== Required work ==
Search the listing below for "detailed". Copy each matching line.

-------- Available data

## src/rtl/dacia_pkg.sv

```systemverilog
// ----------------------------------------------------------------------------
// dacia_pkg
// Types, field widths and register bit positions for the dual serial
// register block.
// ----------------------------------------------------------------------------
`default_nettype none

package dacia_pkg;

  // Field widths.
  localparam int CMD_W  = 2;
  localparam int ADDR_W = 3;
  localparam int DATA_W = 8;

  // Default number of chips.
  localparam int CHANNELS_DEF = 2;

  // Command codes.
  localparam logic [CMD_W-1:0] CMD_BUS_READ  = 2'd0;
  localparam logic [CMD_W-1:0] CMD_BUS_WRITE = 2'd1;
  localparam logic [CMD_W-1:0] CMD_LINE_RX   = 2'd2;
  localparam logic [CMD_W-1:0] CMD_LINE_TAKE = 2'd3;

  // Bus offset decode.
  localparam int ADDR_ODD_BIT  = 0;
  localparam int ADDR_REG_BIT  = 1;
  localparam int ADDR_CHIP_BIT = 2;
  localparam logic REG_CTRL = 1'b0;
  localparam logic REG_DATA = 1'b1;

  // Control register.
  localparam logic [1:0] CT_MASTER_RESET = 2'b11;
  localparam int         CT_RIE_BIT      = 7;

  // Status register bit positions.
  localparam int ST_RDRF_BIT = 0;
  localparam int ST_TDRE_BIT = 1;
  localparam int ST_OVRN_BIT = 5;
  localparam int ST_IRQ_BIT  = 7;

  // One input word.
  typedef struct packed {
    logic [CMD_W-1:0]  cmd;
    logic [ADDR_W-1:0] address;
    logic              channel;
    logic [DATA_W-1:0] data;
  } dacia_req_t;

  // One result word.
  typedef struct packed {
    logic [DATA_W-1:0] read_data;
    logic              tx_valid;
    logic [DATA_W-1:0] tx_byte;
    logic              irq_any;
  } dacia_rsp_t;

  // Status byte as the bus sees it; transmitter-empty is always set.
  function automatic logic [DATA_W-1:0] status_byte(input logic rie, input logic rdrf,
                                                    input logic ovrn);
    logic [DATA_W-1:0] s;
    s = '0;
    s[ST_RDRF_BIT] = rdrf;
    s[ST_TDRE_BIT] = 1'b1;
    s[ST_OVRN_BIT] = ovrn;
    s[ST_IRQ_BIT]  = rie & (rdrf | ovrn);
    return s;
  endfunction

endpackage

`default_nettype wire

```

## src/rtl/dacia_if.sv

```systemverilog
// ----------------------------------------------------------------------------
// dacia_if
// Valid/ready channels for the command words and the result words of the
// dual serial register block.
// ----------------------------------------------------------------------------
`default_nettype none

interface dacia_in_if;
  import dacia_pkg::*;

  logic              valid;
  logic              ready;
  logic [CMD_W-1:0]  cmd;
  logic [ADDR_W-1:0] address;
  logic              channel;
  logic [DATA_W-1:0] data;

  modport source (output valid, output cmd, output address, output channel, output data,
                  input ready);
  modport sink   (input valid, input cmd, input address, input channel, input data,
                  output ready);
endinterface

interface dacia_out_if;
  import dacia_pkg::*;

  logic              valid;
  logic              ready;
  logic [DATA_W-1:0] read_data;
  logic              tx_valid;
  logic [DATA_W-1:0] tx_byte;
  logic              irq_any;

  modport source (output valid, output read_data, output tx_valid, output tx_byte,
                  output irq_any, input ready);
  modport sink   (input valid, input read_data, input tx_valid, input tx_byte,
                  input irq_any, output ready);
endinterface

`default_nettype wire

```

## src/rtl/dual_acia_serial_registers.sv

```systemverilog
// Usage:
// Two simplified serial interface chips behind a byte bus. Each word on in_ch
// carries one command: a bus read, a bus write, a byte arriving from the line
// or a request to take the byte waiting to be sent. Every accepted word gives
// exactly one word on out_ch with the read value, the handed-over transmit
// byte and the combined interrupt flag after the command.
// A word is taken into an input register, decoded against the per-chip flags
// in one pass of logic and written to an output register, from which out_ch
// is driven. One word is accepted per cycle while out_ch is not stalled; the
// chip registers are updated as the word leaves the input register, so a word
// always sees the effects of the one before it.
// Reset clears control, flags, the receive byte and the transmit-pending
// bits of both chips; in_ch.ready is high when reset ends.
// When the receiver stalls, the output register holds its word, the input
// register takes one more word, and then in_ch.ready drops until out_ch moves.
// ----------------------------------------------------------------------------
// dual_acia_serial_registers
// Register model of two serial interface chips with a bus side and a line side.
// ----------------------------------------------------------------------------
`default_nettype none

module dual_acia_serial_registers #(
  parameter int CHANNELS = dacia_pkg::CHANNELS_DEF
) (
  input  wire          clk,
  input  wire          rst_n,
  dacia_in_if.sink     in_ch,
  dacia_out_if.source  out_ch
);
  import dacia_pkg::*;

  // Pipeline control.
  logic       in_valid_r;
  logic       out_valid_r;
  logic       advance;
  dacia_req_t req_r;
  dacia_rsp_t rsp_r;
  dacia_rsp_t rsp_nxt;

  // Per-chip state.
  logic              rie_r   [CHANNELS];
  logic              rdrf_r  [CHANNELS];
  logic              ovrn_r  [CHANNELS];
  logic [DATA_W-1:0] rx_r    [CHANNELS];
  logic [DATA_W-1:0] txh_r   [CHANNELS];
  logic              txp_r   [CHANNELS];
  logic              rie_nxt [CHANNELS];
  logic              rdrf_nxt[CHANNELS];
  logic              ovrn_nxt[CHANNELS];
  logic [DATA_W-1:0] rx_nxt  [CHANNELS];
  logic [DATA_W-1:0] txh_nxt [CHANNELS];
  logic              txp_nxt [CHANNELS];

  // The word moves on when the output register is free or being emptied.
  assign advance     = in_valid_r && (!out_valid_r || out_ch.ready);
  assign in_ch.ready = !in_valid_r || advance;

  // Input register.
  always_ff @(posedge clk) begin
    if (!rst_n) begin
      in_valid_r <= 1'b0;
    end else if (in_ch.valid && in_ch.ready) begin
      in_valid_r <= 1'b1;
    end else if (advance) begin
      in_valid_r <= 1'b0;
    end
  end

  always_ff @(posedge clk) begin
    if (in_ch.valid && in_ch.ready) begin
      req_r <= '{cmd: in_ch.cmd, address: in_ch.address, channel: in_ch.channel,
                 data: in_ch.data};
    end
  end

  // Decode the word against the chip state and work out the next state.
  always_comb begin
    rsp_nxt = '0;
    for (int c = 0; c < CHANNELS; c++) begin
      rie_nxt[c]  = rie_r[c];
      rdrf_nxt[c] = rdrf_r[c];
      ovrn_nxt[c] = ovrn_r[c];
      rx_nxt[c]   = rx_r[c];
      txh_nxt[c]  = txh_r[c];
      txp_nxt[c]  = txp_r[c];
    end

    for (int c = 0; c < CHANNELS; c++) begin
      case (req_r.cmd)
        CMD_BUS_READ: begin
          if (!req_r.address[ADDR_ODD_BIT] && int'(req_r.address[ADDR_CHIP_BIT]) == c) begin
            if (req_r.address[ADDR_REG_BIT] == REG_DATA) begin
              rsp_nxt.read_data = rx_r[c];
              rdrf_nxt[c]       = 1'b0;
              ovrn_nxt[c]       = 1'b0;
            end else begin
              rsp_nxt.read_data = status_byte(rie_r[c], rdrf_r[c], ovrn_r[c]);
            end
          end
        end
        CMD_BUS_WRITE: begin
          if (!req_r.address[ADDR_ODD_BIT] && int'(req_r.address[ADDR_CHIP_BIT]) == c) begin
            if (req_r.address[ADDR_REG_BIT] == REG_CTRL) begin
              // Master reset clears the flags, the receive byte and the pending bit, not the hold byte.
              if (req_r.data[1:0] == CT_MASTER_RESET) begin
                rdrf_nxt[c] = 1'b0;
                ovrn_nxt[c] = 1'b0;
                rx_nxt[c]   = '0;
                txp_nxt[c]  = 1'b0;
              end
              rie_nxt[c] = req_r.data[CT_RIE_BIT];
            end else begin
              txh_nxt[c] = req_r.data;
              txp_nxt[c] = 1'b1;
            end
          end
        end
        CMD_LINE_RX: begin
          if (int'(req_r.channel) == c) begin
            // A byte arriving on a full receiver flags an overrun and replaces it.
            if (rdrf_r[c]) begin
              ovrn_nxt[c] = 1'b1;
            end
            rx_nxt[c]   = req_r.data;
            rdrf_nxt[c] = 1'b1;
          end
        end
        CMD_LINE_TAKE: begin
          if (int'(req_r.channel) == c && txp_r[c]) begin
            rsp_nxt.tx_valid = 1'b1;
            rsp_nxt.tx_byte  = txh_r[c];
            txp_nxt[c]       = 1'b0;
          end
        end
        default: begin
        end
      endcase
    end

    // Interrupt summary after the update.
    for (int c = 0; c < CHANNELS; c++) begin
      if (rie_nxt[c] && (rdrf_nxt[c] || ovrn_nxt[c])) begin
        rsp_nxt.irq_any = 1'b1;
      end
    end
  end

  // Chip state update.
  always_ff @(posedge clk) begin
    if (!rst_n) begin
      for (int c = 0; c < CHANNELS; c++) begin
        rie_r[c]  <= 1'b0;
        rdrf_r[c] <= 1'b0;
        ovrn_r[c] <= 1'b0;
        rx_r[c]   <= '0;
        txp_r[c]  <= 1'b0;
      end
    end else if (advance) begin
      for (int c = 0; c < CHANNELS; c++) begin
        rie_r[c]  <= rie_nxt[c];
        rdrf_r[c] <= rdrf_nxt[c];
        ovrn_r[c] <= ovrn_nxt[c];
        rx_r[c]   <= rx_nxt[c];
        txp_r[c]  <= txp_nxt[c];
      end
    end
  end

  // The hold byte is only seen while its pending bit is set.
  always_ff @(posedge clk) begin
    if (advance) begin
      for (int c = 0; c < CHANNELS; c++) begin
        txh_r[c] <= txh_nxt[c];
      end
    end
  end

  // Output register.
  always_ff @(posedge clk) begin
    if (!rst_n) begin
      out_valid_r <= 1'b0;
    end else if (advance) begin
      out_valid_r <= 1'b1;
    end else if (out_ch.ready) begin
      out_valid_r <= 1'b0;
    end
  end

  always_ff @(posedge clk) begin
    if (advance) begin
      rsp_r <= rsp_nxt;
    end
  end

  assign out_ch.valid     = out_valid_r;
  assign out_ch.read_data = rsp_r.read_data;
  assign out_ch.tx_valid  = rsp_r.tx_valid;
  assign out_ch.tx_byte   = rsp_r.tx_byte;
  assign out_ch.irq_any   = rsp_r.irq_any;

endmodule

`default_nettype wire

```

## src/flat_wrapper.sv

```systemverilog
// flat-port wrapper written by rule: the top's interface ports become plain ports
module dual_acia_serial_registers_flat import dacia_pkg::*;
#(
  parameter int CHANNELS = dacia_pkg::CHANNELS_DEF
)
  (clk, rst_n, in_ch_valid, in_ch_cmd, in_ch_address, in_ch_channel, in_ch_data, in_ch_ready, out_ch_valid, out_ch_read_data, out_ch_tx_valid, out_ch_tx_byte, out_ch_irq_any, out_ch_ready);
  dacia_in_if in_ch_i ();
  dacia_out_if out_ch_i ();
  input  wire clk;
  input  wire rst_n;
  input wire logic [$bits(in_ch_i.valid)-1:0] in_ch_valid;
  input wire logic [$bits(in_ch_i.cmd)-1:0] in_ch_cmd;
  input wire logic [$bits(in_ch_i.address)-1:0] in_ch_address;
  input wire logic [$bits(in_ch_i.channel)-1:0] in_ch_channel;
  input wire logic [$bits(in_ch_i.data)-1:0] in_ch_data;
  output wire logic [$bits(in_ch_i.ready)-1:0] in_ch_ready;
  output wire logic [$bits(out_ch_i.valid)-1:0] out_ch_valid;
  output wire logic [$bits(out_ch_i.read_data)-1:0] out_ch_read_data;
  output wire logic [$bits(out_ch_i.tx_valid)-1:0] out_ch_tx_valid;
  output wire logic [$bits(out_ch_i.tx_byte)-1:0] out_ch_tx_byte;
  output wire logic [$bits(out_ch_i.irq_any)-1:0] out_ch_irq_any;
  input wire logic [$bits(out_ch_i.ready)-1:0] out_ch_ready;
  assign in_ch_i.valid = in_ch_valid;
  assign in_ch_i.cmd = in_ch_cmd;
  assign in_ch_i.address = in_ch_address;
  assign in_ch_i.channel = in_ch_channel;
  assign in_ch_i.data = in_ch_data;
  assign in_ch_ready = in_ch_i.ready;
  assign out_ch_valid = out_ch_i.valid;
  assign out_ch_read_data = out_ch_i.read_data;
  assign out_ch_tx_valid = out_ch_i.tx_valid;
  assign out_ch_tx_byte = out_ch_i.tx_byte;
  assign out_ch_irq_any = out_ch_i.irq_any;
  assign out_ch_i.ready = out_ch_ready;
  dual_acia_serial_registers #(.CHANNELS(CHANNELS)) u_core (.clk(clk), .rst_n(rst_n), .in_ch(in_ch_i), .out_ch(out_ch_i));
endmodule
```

----------------
-------- Available data

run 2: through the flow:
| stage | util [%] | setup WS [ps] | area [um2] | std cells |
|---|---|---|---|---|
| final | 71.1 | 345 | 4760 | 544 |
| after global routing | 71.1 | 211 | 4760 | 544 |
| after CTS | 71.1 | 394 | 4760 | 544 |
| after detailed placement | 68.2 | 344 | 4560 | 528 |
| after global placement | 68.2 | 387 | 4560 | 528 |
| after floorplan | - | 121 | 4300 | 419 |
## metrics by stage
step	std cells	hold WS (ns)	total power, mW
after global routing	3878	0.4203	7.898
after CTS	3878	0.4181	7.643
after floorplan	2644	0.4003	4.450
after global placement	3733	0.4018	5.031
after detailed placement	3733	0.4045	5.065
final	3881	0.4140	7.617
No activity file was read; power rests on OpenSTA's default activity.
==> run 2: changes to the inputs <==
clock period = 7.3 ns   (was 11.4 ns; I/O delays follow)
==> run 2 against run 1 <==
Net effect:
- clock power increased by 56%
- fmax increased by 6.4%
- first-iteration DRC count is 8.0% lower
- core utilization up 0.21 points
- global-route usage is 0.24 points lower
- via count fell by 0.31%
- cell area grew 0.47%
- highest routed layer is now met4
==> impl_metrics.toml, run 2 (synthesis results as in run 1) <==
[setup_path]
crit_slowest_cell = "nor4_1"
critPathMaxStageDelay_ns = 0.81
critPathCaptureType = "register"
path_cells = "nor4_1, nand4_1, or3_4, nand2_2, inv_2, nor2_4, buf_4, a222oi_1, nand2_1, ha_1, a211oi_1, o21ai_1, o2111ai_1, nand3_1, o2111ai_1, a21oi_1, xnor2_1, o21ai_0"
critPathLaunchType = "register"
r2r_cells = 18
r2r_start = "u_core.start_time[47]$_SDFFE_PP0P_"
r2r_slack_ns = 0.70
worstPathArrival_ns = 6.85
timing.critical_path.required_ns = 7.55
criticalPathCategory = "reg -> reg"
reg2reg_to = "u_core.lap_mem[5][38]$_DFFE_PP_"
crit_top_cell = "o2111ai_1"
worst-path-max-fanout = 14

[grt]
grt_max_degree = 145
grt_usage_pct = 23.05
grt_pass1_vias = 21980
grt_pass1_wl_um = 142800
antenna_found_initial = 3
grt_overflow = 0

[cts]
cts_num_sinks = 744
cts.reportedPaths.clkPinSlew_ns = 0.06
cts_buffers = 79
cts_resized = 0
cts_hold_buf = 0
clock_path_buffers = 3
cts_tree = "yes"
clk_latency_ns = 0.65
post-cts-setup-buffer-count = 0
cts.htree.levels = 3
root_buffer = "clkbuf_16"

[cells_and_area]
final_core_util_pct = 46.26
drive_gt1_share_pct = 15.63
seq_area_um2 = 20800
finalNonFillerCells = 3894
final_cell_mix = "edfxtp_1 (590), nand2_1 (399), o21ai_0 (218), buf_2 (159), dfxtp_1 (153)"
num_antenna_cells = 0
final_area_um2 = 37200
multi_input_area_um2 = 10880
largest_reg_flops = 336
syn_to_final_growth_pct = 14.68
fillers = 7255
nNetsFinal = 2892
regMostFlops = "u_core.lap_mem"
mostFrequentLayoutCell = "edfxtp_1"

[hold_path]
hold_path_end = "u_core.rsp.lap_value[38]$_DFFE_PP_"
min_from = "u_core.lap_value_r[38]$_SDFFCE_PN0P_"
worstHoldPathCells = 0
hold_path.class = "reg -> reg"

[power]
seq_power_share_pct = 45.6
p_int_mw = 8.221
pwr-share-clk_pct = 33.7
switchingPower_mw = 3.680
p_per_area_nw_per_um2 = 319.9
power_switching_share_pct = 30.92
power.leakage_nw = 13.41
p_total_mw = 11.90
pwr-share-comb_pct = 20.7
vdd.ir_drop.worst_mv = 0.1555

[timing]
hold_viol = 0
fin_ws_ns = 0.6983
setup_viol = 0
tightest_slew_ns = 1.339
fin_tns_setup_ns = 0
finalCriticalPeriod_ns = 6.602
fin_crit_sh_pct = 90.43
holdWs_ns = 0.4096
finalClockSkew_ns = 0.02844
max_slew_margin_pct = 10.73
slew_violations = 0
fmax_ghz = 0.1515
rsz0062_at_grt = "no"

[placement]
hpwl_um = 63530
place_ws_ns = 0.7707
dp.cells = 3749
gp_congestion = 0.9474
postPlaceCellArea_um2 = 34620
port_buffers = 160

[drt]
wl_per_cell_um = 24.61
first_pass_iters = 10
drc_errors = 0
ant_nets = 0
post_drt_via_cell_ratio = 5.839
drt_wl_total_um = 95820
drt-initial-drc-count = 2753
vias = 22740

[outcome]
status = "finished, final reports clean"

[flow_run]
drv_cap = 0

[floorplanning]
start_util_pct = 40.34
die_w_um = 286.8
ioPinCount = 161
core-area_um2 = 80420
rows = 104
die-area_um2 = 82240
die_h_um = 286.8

----------------

== Response area ==
| after detailed placement | 68.2 | 344 | 4560 | 528 |
after detailed placement	3733	0.4045	5.065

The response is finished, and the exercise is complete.